[Dataset entries]

▬▬▬

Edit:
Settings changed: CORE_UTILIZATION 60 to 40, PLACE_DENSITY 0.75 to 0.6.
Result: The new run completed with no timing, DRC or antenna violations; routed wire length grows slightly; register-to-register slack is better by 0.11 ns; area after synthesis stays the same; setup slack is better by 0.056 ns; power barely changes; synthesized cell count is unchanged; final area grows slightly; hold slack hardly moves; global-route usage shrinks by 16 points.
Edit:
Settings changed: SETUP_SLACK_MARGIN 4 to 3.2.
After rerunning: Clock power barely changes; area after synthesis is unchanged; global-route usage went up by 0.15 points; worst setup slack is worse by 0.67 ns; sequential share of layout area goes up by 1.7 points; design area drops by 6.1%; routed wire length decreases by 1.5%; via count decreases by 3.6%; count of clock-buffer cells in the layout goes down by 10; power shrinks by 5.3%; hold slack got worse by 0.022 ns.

▬▬▬

Aim of the exercise: Print the data again exactly.

Solution for this problem:
Edit:
Settings changed: CORE_UTILIZATION 60 to 40, PLACE_DENSITY 0.75 to 0.6.
Result: The new run completed with no timing, DRC or antenna violations; routed wire length grows slightly; register-to-register slack is better by 0.11 ns; area after synthesis stays the same; setup slack is better by 0.056 ns; power barely changes; synthesized cell count is unchanged; final area grows slightly; hold slack hardly moves; global-route usage shrinks by 16 points.
Edit:
Settings changed: SETUP_SLACK_MARGIN 4 to 3.2.
After rerunning: Clock power barely changes; area after synthesis is unchanged; global-route usage went up by 0.15 points; worst setup slack is worse by 0.67 ns; sequential share of layout area goes up by 1.7 points; design area drops by 6.1%; routed wire length decreases by 1.5%; via count decreases by 3.6%; count of clock-buffer cells in the layout goes down by 10; power shrinks by 5.3%; hold slack got worse by 0.022 ns.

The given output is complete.